My first exposure to Librarianship came from a lady I happened to be acquainted with who would be a Degen Librarian if there ever was one. She knew things, and tied them into her library work. If something got in her way she got around it. By the time she'd been at her job with a small college in Virginia for a year, she had increased library usage by double digits, and had faculty begging her to come teach their classes. How did she do it? A simple balls out approach to librarianship. If it worked, it worked. If it failed, it failed. You didn't fret over what could happen or how things had always been done. Failure wasn't an option because you didn't fail. You made progress in a different direction. You didn't lose your shit if books were out of place, and you damn sure waved late fees. Staff were to be utilized not wasted. Whatever it took to keep things rolling down hill.

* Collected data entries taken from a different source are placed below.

$ cat config.mk
export PLATFORM = sky130hd
export DESIGN_NAME = nrtc_back_flat
export DESIGN_NICKNAME = d
export VERILOG_FILES = /design/src/sv/nrtc_pkg.sv /design/src/sv/nrtc_if.sv /design/src/sv/nrtc_back.sv /design/src/flat_wrapper.sv
export SDC_FILE = /design/constraint.sdc
export NUM_CORES = 1
export LEC_CHECK = 0
export BUFFER_PORTS_ARGS = -buffer_cell sky130_fd_sc_hd__clkbuf_2
export CORE_AREA = 5 5 79 135
export CTS_BUF_LIST = sky130_fd_sc_hd__clkbuf_4
export CTS_CLUSTER_SIZE = 8
export DETAILED_ROUTE_END_ITERATION = 10
export DIE_AREA = 0 0 84 140
export PLACE_DENSITY = 0.56
export SLEW_MARGIN = 20
export SYNTH_ARGS = -nofsm -noshare
export SYNTH_HDL_FRONTEND = slang
export SYNTH_SLANG_ARGS = --single-unit
$ cat constraint.sdc
create_clock -name clk -period 7.1 [get_ports clk]
set_clock_uncertainty 0.2 [all_clocks]
set_input_delay 1.065 -clock clk [delete_from_list [all_inputs] [get_ports clk]]
set_output_delay 1.065 -clock clk [all_outputs]
set_load 0.005 [all_outputs]
$ cat src/sv/nrtc_pkg.sv
package nrtc_pkg;

    localparam int CHAR_W     = 8;
    localparam int STATUS_W   = 2;
    localparam int HOUR_W     = 5;
    localparam int MIN_W      = 6;
    localparam int DIGIT_W    = 4;
    localparam int NUM_DIGITS = 6;
    localparam int DIGITS_W   = DIGIT_W * NUM_DIGITS;

    // Default depth of the line queue between front and back; must be 2 or more
    localparam int QUEUE_DEPTH_DEF = 2;

    localparam logic [HOUR_W-1:0] HOUR_OFFSET_RST = 5'd8;

    // Line verdict codes
    localparam logic [STATUS_W-1:0] ST_OK         = 2'd0;
    localparam logic [STATUS_W-1:0] ST_NOT_GPRMC  = 2'd1;
    localparam logic [STATUS_W-1:0] ST_NOT_ACTIVE = 2'd2;
    localparam logic [STATUS_W-1:0] ST_BAD_SUM    = 2'd3;

    localparam logic [CHAR_W-1:0] CH_COMMA = 8'h2C;
    localparam logic [CHAR_W-1:0] CH_STAR  = 8'h2A;
    localparam logic [CHAR_W-1:0] CH_A     = 8'h41;
    localparam logic [CHAR_W-1:0] CH_F     = 8'h46;
    localparam logic [CHAR_W-1:0] CH_ZERO  = 8'h30;
    localparam logic [CHAR_W-1:0] CH_NINE  = 8'h39;

    // One finished line handed from front to back
    typedef struct packed {
        logic [STATUS_W-1:0] status;
        logic [DIGITS_W-1:0] digits;
    } line_rec_t;

    // Expected header text "$GPRMC", one character per position
    function automatic logic [CHAR_W-1:0] header_char(input logic [2:0] idx);
        logic [CHAR_W-1:0] ch;
        case (idx)
            3'd0:    ch = 8'h24;
            3'd1:    ch = 8'h47;
            3'd2:    ch = 8'h50;
            3'd3:    ch = 8'h52;
            3'd4:    ch = 8'h4D;
            3'd5:    ch = 8'h43;
            default: ch = '0;
        endcase
        return ch;
    endfunction

    function automatic logic is_digit(input logic [CHAR_W-1:0] ch);
        return (ch >= CH_ZERO) && (ch <= CH_NINE);
    endfunction

    function automatic logic is_hex(input logic [CHAR_W-1:0] ch);
        return is_digit(ch) || ((ch >= CH_A) && (ch <= CH_F));
    endfunction

    // Nibble value of an uppercase hex digit; meaningless when is_hex is false
    function automatic logic [DIGIT_W-1:0] hex_val(input logic [CHAR_W-1:0] ch);
        logic [DIGIT_W-1:0] v;
        if (is_digit(ch))
        begin
            v = ch[DIGIT_W-1:0];
        end
        else
        begin
            v = DIGIT_W'(ch[DIGIT_W-1:0] + 4'd9);
        end
        return v;
    endfunction

endpackage

$ cat src/sv/nrtc_if.sv


interface nrtc_result_if import nrtc_pkg::*; ();
    logic                valid;
    logic                ready;
    logic [STATUS_W-1:0] line_status;
    logic                have_time;
    logic [HOUR_W-1:0]   hours;
    logic [MIN_W-1:0]    minutes;
    logic [MIN_W-1:0]    seconds;

    modport source (output valid, line_status, have_time, hours, minutes, seconds,
                    input ready);
    modport sink   (input valid, line_status, have_time, hours, minutes, seconds,
                    output ready);
endinterface

$ cat src/sv/nrtc_back.sv
module nrtc_back import nrtc_pkg::*;
(
    input  logic              clk,
    input  logic              rst_n,
    input  logic              cfg_wr_en,
    input  logic [HOUR_W-1:0] cfg_wr_data,
    input  logic              q_not_empty,
    input  line_rec_t         q_rec,
    output logic              q_pop,
    nrtc_result_if.source     result
);

    localparam logic [7:0]       DAY_HOURS  = 8'd24;
    localparam logic [13:0]      RECIP_24   = 14'd43;
    localparam logic [6:0]       MAX_MINSEC = 7'd59;

    logic [HOUR_W-1:0]   offset_reg;
    logic                out_valid_reg;
    logic [STATUS_W-1:0] out_status_reg;
    logic                have_reg;
    logic [HOUR_W-1:0]   held_h_reg, held_h_next;
    logic [MIN_W-1:0]    held_m_reg, held_m_next;
    logic [MIN_W-1:0]    held_s_reg, held_s_next;

    logic [DIGIT_W-1:0]  d [NUM_DIGITS];
    logic [7:0]          h_raw;
    logic [13:0]         h_prod;
    logic [2:0]          h_quot;
    logic [7:0]          h_q24;
    logic [7:0]          h_rem;
    logic [6:0]          m_raw;
    logic [6:0]          s_raw;

    assign q_pop = q_not_empty && (!out_valid_reg || result.ready);

    always_comb
    begin
        for (int k = 0; k < NUM_DIGITS; k++)
        begin
            d[k] = q_rec.digits[DIGIT_W*k +: DIGIT_W];
        end

        // hour mod 24 by reciprocal multiply, then one corrective subtract
        h_raw  = (8'(d[0]) << 3) + (8'(d[0]) << 1) + 8'(d[1]) + 8'(offset_reg);
        h_prod = 14'(h_raw) * RECIP_24;
        h_quot = h_prod[12:10];
        h_q24  = (8'(h_quot) << 4) + (8'(h_quot) << 3);
        h_rem  = h_raw - h_q24;
        if (h_rem >= DAY_HOURS)
        begin
            h_rem = h_rem - DAY_HOURS;
        end

        m_raw = (7'(d[2]) << 3) + (7'(d[2]) << 1) + 7'(d[3]);
        s_raw = (7'(d[4]) << 3) + (7'(d[4]) << 1) + 7'(d[5]);

        held_h_next = h_rem[HOUR_W-1:0];
        held_m_next = (m_raw > MAX_MINSEC) ? MIN_W'(MAX_MINSEC) : m_raw[MIN_W-1:0];
        held_s_next = (s_raw > MAX_MINSEC) ? MIN_W'(MAX_MINSEC) : s_raw[MIN_W-1:0];
    end

    assign result.valid       = out_valid_reg;
    assign result.line_status = out_status_reg;
    assign result.have_time   = have_reg;
    assign result.hours       = held_h_reg;
    assign result.minutes     = held_m_reg;
    assign result.seconds     = held_s_reg;

    always_ff @(posedge clk or negedge rst_n)
    begin
        if (!rst_n)
        begin
            offset_reg <= HOUR_OFFSET_RST;
        end
        else if (cfg_wr_en)
        begin
            offset_reg <= cfg_wr_data;
        end
    end

    // Load the output beat and, on an accepted line, the held time together
    always_ff @(posedge clk or negedge rst_n)
    begin
        if (!rst_n)
        begin
            out_valid_reg  <= 1'b0;
            out_status_reg <= ST_OK;
            have_reg       <= 1'b0;
            held_h_reg     <= '0;
            held_m_reg     <= '0;
            held_s_reg     <= '0;
        end
        else
        begin
            if (q_pop)
            begin
                out_valid_reg  <= 1'b1;
                out_status_reg <= q_rec.status;
                if (q_rec.status == ST_OK)
                begin
                    have_reg   <= 1'b1;
                    held_h_reg <= held_h_next;
                    held_m_reg <= held_m_next;
                    held_s_reg <= held_s_next;
                end
            end
            else if (result.ready)
            begin
                out_valid_reg <= 1'b0;
            end
        end
    end

`ifndef SYNTHESIS
    a_hour_range: assert property (@(posedge clk) disable iff (!rst_n)
        held_h_reg < HOUR_W'(DAY_HOURS))
        else $error("held hour out of range");
    a_minsec_range: assert property (@(posedge clk) disable iff (!rst_n)
        (held_m_reg <= MIN_W'(MAX_MINSEC)) && (held_s_reg <= MIN_W'(MAX_MINSEC)))
        else $error("held minute or second out of range");
    a_have_sticky: assert property (@(posedge clk) disable iff (!rst_n)
        !$fell(have_reg))
        else $error("have_time dropped without reset");
`endif

endmodule
$ cat src/flat_wrapper.sv
// flat-port wrapper written by rule: the top's interface ports become plain ports
module nrtc_back_flat import nrtc_pkg::*;
  (clk, rst_n, cfg_wr_en, cfg_wr_data, q_not_empty, q_rec, q_pop, result_valid, result_line_status, result_have_time, result_hours, result_minutes, result_seconds, result_ready);
  nrtc_result_if result_i ();
  input  logic clk;
  input  logic rst_n;
  input  logic cfg_wr_en;
  input  logic [HOUR_W-1:0] cfg_wr_data;
  input  logic q_not_empty;
  input  line_rec_t q_rec;
  output logic q_pop;
  output wire logic [$bits(result_i.valid)-1:0] result_valid;
  output wire logic [$bits(result_i.line_status)-1:0] result_line_status;
  output wire logic [$bits(result_i.have_time)-1:0] result_have_time;
  output wire logic [$bits(result_i.hours)-1:0] result_hours;
  output wire logic [$bits(result_i.minutes)-1:0] result_minutes;
  output wire logic [$bits(result_i.seconds)-1:0] result_seconds;
  input wire logic [$bits(result_i.ready)-1:0] result_ready;
  assign result_valid = result_i.valid;
  assign result_line_status = result_i.line_status;
  assign result_have_time = result_i.have_time;
  assign result_hours = result_i.hours;
  assign result_minutes = result_i.minutes;
  assign result_seconds = result_i.seconds;
  assign result_i.ready = result_ready;
  nrtc_back u_core (.clk(clk), .rst_n(rst_n), .cfg_wr_en(cfg_wr_en), .cfg_wr_data(cfg_wr_data), .q_not_empty(q_not_empty), .q_rec(q_rec), .q_pop(q_pop), .result(result_i));
endmodule
---- Word level (Yosys, flattened, before mapping) ----
Index checks and enable logic that the tools add are counted.
word-level totals
  bits in registers ....................... 26
  latch bits .............................. 0
  RAM bits ................................ 0
  memory bits (read-only) ................. 0
  input bits .............................. 36
  output and inout port bits .............. 22
  word-level logic and storage cells ...... 32
  memories ................................ 0
operators by class
  $add $sub $neg .......................... 10
  multipliers ............................. 1
  divide/modulo/power cells ............... 0
  $lt $le $gt $ge ......................... 3
  eq/ne operators ......................... 0
  shift-type cells ........................ 0
  mux-type cells .......................... 5
  bitwise logic cells ..................... 0
  reductions and logical operators ........ 6
operators by type and width
  cell                                                                count
  adder 7 x 4 -> 7 bit                                                2
  adder 7 x 5 -> 7 bit                                                2
  greater-than comparator 7 x 6 -> 1 bit (second input constant)      2
  multiplier 8 x 6 -> 13 bit (second input constant)                  1
  2-to-1 mux 6 bit                                                    2
  adder 7 x 5 -> 8 bit                                                1
  adder 7 x 6 -> 8 bit                                                1
  adder 8 x 4 -> 8 bit                                                1
  adder 8 x 5 -> 8 bit                                                1
  greater-or-equal comparator 8 x 5 -> 1 bit (second input constant)  1
  subtractor 8 bit                                                    1
  2-to-1 mux 5 bit                                                    1
  subtractor 5 bit (second input constant)                            1
  logical NOT 2 bit                                                   1
  2-to-1 mux 1 bit                                                    2
  AND reduction 2 bit                                                 1
  nonzero test 2 bit                                                  1
  logical AND 1 bit                                                   1
  logical NOT 1 bit                                                   1
  logical OR 1 bit                                                    1

---- Longest topological paths before layout ----
Gate-level depths: netlist (run 1).
  depth in word-level cells ............... 8
  gate-level depth with buffers ........... 26
  depth with buffers taken out ............ 26

---- Worst setup path after synthesis (run 1) ----
OpenSTA, ideal clock, no wires.
  path type ............................... input -> register
  start ................................... input q_rec[0] in the netlist's numbering
  end ..................................... register u_core.held_h_reg[3], in the netlist u_core.result.hours[3]
  library setup time ...................... 0.087 ns
  data arrival time ....................... 7.856 ns
  path slack .............................. -1.043 ns
  cell stages on the path ................. 25
  path buffers ............................ 0
  path through ............................ fa_1 fa_1 fa_1 a21o_1 a21oi_1 xnor2_1 ha_1 inv_1 fa_1 fa_1 inv_1 ha_1 a2111oi_0 o21ai_0 a221oi_1 o21ai_0 xnor2_1 fa_1 inv_1 ha_1 o211a_1 o21a_1 o211a_1 or4_1 a22oi_1
on the way
  longest elaborated chain between the ends .. 8
  elaborated cells between the ends (all ways) .. 9
  classes of those cells .................. 6 x add/sub; 1 x mul; 1 x order compare; 1 x mux
ends and longest elaborated chain
  item                                                                                   RTL line                          source
  start, declared                                                                        flat_wrapper.sv:10                input line_rec_t q_rec;
  adder 7 x 5 -> 8 bit *                                                                 nrtc_back.sv:44                   h_raw = (8'(d[0]) << 3) + (8'(d[0]) << 1) + 8'(d[1]) + 8'(offset_reg);
  adder 8 x 4 -> 8 bit *                                                                 nrtc_back.sv:44
  adder 8 x 5 -> 8 bit *                                                                 nrtc_back.sv:44
  multiplier 8 x 6 -> 13 bit                                                             nrtc_back.sv:45                   h_prod = 14'(h_raw) * RECIP_24;
  adder 7 x 6 -> 8 bit                                                                   nrtc_back.sv:47                   h_q24 = (8'(h_quot) << 4) + (8'(h_quot) << 3);
  subtractor 8 bit *                                                                     nrtc_back.sv:48                   h_rem = h_raw - h_q24;
  greater-or-equal comparator 8 x 5 -> 1 bit / subtractor 5 bit (equally long branches)  nrtc_back.sv:49, nrtc_back.sv:51
  2-to-1 mux 5 bit *                                                                     nrtc_back.sv:49                   if (h_rem >= DAY_HOURS)
  end signal, assigned                                                                   nrtc_back.sv:102                  held_h_reg <= held_h_next;
  end, declared                                                                          nrtc_back.sv:21                   logic [HOUR_W-1:0] held_h_reg, held_h_next;
Mark *: on every way between the ends. The rest lies on a longest branch, timed or not.
A chain may end at the register's enable or synchronous reset.

---- Final worst setup path (run 1) ----
  start ................................... input q_rec[2] in the netlist's numbering
  end ..................................... register u_core.held_h_reg[3], in the netlist u_core.result.hours[3]
The elaborated chain is that of the path after synthesis.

And she had vision. It wasn't always perfect, and things did not always go as she had planned, but she at least looked a couple moves down the road. She was one of the first to argue against the library spending needed cash for a 3D printer. She saw it as an expensive toy that would sit unused 90% of the time. Yeah it looked great but it was underused and broke down all the time. She also argued for expanding library services to vodcasts and podcasts, and well as hosting a weekly book talk radio show. It might not seem like much but you sprinkling in her advocacy for the library buying rudimentary recording equipment so students could record their music and you have someone turning heads in small college Virginia.Upsetting the apple cart isn't in the nature of most librarians. We like things the way we are. Glitter is terribly hard to vacuum out of the carpet after Drag Queen story time, but at least it is something different. Why not next week invite the BDSM club over for a leather craft time? Sewing a zipper on a facemask is hard but kids have nimble figures, and I bet more than a few of the parents might walk away with a phone number or two.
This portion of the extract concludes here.